◆ **WHAT THIS TASK INVOLVES**
In the data below, find each line that contains the word "decap" and copy it.

◆ **RECORDS TO PROCESS**
=-=-=
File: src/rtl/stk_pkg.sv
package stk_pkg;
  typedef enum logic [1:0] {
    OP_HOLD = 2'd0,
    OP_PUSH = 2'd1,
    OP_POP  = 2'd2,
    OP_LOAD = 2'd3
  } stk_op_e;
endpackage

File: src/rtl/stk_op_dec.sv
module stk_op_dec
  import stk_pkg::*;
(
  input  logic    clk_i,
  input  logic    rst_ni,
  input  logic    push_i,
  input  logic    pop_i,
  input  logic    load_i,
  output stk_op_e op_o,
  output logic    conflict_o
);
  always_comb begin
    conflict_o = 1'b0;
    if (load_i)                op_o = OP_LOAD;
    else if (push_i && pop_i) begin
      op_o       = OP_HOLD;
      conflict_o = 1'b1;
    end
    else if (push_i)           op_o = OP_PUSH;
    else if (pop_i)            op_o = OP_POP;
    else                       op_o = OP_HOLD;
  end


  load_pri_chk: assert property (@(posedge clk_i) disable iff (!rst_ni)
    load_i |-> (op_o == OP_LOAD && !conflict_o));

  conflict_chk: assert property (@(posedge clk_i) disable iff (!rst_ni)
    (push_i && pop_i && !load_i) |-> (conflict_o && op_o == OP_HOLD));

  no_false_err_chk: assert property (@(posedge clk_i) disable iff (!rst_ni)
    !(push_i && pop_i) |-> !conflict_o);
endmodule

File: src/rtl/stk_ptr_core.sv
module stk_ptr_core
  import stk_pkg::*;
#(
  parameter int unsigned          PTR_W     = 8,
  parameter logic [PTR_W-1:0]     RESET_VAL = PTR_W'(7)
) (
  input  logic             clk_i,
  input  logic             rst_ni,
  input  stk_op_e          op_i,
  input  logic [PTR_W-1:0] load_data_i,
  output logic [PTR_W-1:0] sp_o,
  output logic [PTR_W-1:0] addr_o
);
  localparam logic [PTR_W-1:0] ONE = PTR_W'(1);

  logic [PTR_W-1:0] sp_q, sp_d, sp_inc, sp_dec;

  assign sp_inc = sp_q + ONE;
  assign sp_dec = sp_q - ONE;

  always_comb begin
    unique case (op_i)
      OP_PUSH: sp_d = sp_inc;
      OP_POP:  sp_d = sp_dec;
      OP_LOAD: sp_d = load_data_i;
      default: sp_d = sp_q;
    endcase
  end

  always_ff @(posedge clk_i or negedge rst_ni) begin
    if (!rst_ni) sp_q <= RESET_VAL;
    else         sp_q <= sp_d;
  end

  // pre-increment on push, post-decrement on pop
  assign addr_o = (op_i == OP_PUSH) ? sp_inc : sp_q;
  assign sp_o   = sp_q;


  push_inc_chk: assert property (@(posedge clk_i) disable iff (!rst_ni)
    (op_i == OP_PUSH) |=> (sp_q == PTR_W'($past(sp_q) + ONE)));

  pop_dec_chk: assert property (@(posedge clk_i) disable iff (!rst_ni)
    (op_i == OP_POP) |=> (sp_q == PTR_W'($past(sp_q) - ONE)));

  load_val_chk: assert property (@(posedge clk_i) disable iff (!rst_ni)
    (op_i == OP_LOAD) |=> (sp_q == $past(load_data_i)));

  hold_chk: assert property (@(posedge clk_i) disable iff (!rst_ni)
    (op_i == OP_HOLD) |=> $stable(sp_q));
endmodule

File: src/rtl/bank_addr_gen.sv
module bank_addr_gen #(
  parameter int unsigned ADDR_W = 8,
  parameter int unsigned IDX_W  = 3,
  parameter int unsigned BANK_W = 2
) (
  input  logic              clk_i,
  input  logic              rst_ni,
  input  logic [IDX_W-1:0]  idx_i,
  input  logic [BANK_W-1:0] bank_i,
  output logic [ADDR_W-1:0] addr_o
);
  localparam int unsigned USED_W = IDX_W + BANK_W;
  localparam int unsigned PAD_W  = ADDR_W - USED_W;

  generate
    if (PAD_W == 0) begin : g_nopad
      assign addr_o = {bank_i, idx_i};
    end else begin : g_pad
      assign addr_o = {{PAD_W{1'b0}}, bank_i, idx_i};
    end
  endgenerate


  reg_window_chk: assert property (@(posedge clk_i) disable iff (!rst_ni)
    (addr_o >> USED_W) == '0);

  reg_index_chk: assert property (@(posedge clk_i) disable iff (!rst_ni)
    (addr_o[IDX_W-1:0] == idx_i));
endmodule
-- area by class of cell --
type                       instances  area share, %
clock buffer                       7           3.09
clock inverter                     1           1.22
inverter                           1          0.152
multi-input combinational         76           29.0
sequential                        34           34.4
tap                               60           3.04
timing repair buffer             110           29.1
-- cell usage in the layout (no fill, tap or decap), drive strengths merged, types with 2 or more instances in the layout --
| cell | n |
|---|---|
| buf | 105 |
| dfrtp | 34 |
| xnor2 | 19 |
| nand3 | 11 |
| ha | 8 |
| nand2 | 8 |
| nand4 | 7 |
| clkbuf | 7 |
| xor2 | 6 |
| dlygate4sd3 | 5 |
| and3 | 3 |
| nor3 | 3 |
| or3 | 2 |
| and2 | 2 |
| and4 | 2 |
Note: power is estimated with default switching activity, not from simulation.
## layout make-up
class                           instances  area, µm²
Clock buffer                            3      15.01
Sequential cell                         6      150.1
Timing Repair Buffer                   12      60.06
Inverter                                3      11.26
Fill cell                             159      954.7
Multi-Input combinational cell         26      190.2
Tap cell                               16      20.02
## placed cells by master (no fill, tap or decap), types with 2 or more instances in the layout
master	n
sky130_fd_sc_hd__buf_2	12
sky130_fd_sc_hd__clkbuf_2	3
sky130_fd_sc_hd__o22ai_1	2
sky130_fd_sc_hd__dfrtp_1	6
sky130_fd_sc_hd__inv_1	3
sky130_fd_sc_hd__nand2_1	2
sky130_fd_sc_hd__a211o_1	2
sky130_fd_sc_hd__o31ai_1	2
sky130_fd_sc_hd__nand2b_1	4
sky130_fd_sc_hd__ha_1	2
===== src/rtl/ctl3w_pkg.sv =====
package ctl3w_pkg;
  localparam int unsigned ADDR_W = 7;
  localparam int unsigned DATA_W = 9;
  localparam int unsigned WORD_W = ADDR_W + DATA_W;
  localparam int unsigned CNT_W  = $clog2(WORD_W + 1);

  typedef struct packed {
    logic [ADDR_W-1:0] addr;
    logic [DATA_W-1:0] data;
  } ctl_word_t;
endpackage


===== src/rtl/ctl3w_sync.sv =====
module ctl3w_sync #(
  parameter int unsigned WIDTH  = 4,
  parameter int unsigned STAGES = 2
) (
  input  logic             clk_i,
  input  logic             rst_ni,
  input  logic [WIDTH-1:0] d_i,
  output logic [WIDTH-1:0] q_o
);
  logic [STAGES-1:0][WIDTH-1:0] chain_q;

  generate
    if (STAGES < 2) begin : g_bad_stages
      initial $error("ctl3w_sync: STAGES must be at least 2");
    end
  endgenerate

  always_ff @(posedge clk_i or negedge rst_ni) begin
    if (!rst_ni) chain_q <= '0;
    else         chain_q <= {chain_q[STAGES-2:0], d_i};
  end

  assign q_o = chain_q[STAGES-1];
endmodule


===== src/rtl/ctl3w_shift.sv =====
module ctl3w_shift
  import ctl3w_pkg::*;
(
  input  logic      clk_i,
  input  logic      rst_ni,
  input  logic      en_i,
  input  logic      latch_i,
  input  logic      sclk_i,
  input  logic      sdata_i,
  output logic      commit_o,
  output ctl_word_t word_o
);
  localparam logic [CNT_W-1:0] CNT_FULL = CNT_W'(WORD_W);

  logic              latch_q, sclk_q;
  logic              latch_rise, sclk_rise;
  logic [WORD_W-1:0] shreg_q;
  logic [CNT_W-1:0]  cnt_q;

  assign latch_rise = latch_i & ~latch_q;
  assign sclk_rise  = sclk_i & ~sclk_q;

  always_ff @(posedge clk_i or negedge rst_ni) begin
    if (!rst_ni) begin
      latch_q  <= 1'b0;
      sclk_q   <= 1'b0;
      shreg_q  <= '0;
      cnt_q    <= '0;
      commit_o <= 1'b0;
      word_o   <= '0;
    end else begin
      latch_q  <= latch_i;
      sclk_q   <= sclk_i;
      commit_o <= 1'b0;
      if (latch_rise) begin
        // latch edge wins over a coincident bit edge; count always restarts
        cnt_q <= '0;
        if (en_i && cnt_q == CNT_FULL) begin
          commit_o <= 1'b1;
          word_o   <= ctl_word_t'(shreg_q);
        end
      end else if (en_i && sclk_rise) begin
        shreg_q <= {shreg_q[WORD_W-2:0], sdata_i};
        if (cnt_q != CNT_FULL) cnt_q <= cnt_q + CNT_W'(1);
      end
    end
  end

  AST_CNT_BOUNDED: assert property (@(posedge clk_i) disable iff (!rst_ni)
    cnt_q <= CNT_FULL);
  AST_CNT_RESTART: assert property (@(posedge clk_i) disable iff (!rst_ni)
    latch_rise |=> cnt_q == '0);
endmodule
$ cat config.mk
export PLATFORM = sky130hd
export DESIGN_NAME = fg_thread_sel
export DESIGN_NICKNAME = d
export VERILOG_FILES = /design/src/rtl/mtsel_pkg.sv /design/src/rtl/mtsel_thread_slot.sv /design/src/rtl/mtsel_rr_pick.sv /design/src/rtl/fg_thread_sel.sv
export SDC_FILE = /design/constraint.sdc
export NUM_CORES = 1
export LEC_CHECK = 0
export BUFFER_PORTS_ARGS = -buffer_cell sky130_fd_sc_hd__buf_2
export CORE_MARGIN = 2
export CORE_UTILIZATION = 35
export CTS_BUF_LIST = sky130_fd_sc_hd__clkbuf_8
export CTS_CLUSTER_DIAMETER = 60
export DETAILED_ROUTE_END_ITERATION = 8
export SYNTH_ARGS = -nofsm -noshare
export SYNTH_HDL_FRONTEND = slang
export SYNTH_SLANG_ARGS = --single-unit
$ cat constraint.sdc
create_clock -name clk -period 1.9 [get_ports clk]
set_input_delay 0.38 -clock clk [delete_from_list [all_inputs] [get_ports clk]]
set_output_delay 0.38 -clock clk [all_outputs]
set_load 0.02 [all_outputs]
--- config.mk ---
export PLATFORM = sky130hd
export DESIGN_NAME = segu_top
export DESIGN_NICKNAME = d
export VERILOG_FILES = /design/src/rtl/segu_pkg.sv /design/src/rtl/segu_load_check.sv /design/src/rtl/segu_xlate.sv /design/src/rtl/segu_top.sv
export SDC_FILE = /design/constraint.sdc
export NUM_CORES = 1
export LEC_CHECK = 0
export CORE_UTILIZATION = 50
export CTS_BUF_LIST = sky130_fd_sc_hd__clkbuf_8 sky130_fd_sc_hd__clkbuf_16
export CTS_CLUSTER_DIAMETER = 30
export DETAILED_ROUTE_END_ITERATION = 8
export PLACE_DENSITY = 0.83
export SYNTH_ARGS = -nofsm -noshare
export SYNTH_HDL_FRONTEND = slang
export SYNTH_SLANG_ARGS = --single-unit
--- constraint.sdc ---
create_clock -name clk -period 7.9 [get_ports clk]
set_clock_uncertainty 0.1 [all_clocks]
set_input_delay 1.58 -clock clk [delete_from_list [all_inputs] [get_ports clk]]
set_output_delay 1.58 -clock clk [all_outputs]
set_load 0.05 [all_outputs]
=-=-=
◆ **OUTPUT OF THE EXERCISE**
-- cell usage in the layout (no fill, tap or decap), drive strengths merged, types with 2 or more instances in the layout --
## placed cells by master (no fill, tap or decap), types with 2 or more instances in the layout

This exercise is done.